[Start of section]

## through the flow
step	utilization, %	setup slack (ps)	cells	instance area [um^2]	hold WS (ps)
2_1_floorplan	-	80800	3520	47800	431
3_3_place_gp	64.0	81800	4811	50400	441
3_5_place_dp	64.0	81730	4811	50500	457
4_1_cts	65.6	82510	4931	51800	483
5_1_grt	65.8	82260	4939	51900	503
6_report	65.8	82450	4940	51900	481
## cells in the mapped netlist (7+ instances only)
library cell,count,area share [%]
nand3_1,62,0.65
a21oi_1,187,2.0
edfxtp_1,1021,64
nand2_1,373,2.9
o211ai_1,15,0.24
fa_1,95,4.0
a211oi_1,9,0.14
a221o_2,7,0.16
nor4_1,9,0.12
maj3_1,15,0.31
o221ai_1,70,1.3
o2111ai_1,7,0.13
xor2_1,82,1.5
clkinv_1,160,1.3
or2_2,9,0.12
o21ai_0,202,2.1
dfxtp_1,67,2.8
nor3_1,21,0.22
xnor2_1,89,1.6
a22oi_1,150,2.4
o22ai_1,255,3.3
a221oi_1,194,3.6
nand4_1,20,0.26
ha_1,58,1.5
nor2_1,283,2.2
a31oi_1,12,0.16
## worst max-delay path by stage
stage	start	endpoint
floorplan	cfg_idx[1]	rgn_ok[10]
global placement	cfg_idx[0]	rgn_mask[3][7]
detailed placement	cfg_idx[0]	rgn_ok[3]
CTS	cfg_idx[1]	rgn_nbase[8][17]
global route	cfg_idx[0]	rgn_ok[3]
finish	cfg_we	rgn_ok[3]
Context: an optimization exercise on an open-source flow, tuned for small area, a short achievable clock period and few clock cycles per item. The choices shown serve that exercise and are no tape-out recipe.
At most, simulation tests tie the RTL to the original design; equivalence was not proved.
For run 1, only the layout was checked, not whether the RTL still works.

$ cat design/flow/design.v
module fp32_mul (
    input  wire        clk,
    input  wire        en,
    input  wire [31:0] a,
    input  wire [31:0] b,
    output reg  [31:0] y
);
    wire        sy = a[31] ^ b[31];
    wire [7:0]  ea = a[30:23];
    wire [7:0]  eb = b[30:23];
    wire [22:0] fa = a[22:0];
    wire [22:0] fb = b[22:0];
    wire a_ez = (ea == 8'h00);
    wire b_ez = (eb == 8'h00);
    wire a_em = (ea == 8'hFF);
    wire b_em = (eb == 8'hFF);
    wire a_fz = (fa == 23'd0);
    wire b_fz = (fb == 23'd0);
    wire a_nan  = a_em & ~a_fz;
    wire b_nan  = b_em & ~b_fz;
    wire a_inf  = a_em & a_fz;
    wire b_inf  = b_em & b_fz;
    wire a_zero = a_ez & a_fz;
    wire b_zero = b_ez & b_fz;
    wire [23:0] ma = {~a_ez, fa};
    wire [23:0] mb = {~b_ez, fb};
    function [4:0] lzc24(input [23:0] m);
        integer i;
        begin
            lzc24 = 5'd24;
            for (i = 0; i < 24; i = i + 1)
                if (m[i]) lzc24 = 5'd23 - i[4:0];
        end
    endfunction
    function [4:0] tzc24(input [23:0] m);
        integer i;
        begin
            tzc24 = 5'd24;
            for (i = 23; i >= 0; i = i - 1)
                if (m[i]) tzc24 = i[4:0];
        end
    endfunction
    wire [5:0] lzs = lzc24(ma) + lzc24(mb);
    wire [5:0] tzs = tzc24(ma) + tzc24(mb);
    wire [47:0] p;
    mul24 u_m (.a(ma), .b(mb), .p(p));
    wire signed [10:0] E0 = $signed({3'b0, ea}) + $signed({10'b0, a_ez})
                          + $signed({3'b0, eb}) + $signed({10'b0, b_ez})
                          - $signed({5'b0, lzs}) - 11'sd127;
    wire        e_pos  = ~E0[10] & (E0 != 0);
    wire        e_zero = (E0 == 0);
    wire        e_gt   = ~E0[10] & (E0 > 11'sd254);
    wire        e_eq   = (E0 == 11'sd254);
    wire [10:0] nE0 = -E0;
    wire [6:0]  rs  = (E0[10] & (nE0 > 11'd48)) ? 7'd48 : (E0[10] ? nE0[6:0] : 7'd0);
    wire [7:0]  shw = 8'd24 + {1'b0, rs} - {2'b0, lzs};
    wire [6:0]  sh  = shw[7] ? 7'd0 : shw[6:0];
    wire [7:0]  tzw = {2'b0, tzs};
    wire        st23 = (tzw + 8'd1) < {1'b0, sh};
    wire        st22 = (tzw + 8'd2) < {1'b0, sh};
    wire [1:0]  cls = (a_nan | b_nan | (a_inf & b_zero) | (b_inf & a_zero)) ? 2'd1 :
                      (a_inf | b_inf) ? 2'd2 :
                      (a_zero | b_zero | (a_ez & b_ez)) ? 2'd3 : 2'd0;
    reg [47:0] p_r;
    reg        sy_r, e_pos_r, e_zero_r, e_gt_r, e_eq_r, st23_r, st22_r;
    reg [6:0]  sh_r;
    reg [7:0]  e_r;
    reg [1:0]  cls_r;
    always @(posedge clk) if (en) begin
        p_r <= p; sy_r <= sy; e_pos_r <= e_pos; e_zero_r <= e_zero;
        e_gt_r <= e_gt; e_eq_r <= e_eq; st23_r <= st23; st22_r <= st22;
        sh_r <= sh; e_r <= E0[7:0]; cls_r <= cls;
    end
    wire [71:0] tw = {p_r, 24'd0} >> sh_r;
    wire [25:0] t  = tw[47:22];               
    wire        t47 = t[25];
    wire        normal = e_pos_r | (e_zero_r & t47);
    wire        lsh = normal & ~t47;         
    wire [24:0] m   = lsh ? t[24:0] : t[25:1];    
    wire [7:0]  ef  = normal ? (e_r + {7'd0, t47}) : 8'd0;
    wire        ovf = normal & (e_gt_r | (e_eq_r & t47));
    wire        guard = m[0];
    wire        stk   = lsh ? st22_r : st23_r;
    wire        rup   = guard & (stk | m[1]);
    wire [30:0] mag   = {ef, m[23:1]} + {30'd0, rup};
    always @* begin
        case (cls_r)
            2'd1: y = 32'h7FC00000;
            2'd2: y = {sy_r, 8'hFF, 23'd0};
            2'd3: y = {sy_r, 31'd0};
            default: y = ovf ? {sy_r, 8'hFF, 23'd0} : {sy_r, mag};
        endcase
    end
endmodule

[End of section]

YOUR TASK:
Retype each entry exactly.

ANSWER TO THIS PROBLEM:
## through the flow
step	utilization, %	setup slack (ps)	cells	instance area [um^2]	hold WS (ps)
2_1_floorplan	-	80800	3520	47800	431
3_3_place_gp	64.0	81800	4811	50400	441
3_5_place_dp	64.0	81730	4811	50500	457
4_1_cts	65.6	82510	4931	51800	483
5_1_grt	65.8	82260	4939	51900	503
6_report	65.8	82450	4940	51900	481
## cells in the mapped netlist (7+ instances only)
library cell,count,area share [%]
nand3_1,62,0.65
a21oi_1,187,2.0
edfxtp_1,1021,64
nand2_1,373,2.9
o211ai_1,15,0.24
fa_1,95,4.0
a211oi_1,9,0.14
a221o_2,7,0.16
nor4_1,9,0.12
maj3_1,15,0.31
o221ai_1,70,1.3
o2111ai_1,7,0.13
xor2_1,82,1.5
clkinv_1,160,1.3
or2_2,9,0.12
o21ai_0,202,2.1
dfxtp_1,67,2.8
nor3_1,21,0.22
xnor2_1,89,1.6
a22oi_1,150,2.4
o22ai_1,255,3.3
a221oi_1,194,3.6
nand4_1,20,0.26
ha_1,58,1.5
nor2_1,283,2.2
a31oi_1,12,0.16
## worst max-delay path by stage
stage	start	endpoint
floorplan	cfg_idx[1]	rgn_ok[10]
global placement	cfg_idx[0]	rgn_mask[3][7]
detailed placement	cfg_idx[0]	rgn_ok[3]
CTS	cfg_idx[1]	rgn_nbase[8][17]
global route	cfg_idx[0]	rgn_ok[3]
finish	cfg_we	rgn_ok[3]
Context: an optimization exercise on an open-source flow, tuned for small area, a short achievable clock period and few clock cycles per item. The choices shown serve that exercise and are no tape-out recipe.
At most, simulation tests tie the RTL to the original design; equivalence was not proved.
For run 1, only the layout was checked, not whether the RTL still works.

$ cat design/flow/design.v
module fp32_mul (
    input  wire        clk,
    input  wire        en,
    input  wire [31:0] a,
    input  wire [31:0] b,
    output reg  [31:0] y
);
    wire        sy = a[31] ^ b[31];
    wire [7:0]  ea = a[30:23];
    wire [7:0]  eb = b[30:23];
    wire [22:0] fa = a[22:0];
    wire [22:0] fb = b[22:0];
    wire a_ez = (ea == 8'h00);
    wire b_ez = (eb == 8'h00);
    wire a_em = (ea == 8'hFF);
    wire b_em = (eb == 8'hFF);
    wire a_fz = (fa == 23'd0);
    wire b_fz = (fb == 23'd0);
    wire a_nan  = a_em & ~a_fz;
    wire b_nan  = b_em & ~b_fz;
    wire a_inf  = a_em & a_fz;
    wire b_inf  = b_em & b_fz;
    wire a_zero = a_ez & a_fz;
    wire b_zero = b_ez & b_fz;
    wire [23:0] ma = {~a_ez, fa};
    wire [23:0] mb = {~b_ez, fb};
    function [4:0] lzc24(input [23:0] m);
        integer i;
        begin
            lzc24 = 5'd24;
            for (i = 0; i < 24; i = i + 1)
                if (m[i]) lzc24 = 5'd23 - i[4:0];
        end
    endfunction
    function [4:0] tzc24(input [23:0] m);
        integer i;
        begin
            tzc24 = 5'd24;
            for (i = 23; i >= 0; i = i - 1)
                if (m[i]) tzc24 = i[4:0];
        end
    endfunction
    wire [5:0] lzs = lzc24(ma) + lzc24(mb);
    wire [5:0] tzs = tzc24(ma) + tzc24(mb);
    wire [47:0] p;
    mul24 u_m (.a(ma), .b(mb), .p(p));
    wire signed [10:0] E0 = $signed({3'b0, ea}) + $signed({10'b0, a_ez})
                          + $signed({3'b0, eb}) + $signed({10'b0, b_ez})
                          - $signed({5'b0, lzs}) - 11'sd127;
    wire        e_pos  = ~E0[10] & (E0 != 0);
    wire        e_zero = (E0 == 0);
    wire        e_gt   = ~E0[10] & (E0 > 11'sd254);
    wire        e_eq   = (E0 == 11'sd254);
    wire [10:0] nE0 = -E0;
    wire [6:0]  rs  = (E0[10] & (nE0 > 11'd48)) ? 7'd48 : (E0[10] ? nE0[6:0] : 7'd0);
    wire [7:0]  shw = 8'd24 + {1'b0, rs} - {2'b0, lzs};
    wire [6:0]  sh  = shw[7] ? 7'd0 : shw[6:0];
    wire [7:0]  tzw = {2'b0, tzs};
    wire        st23 = (tzw + 8'd1) < {1'b0, sh};
    wire        st22 = (tzw + 8'd2) < {1'b0, sh};
    wire [1:0]  cls = (a_nan | b_nan | (a_inf & b_zero) | (b_inf & a_zero)) ? 2'd1 :
                      (a_inf | b_inf) ? 2'd2 :
                      (a_zero | b_zero | (a_ez & b_ez)) ? 2'd3 : 2'd0;
    reg [47:0] p_r;
    reg        sy_r, e_pos_r, e_zero_r, e_gt_r, e_eq_r, st23_r, st22_r;
    reg [6:0]  sh_r;
    reg [7:0]  e_r;
    reg [1:0]  cls_r;
    always @(posedge clk) if (en) begin
        p_r <= p; sy_r <= sy; e_pos_r <= e_pos; e_zero_r <= e_zero;
        e_gt_r <= e_gt; e_eq_r <= e_eq; st23_r <= st23; st22_r <= st22;
        sh_r <= sh; e_r <= E0[7:0]; cls_r <= cls;
    end
    wire [71:0] tw = {p_r, 24'd0} >> sh_r;
    wire [25:0] t  = tw[47:22];               
    wire        t47 = t[25];
    wire        normal = e_pos_r | (e_zero_r & t47);
    wire        lsh = normal & ~t47;         
    wire [24:0] m   = lsh ? t[24:0] : t[25:1];    
    wire [7:0]  ef  = normal ? (e_r + {7'd0, t47}) : 8'd0;
    wire        ovf = normal & (e_gt_r | (e_eq_r & t47));
    wire        guard = m[0];
    wire        stk   = lsh ? st22_r : st23_r;
    wire        rup   = guard & (stk | m[1]);
    wire [30:0] mag   = {ef, m[23:1]} + {30'd0, rup};
    always @* begin
        case (cls_r)
            2'd1: y = 32'h7FC00000;
            2'd2: y = {sy_r, 8'hFF, 23'd0};
            2'd3: y = {sy_r, 31'd0};
            default: y = ovf ? {sy_r, 8'hFF, 23'd0} : {sy_r, mag};
        endcase
    end
endmodule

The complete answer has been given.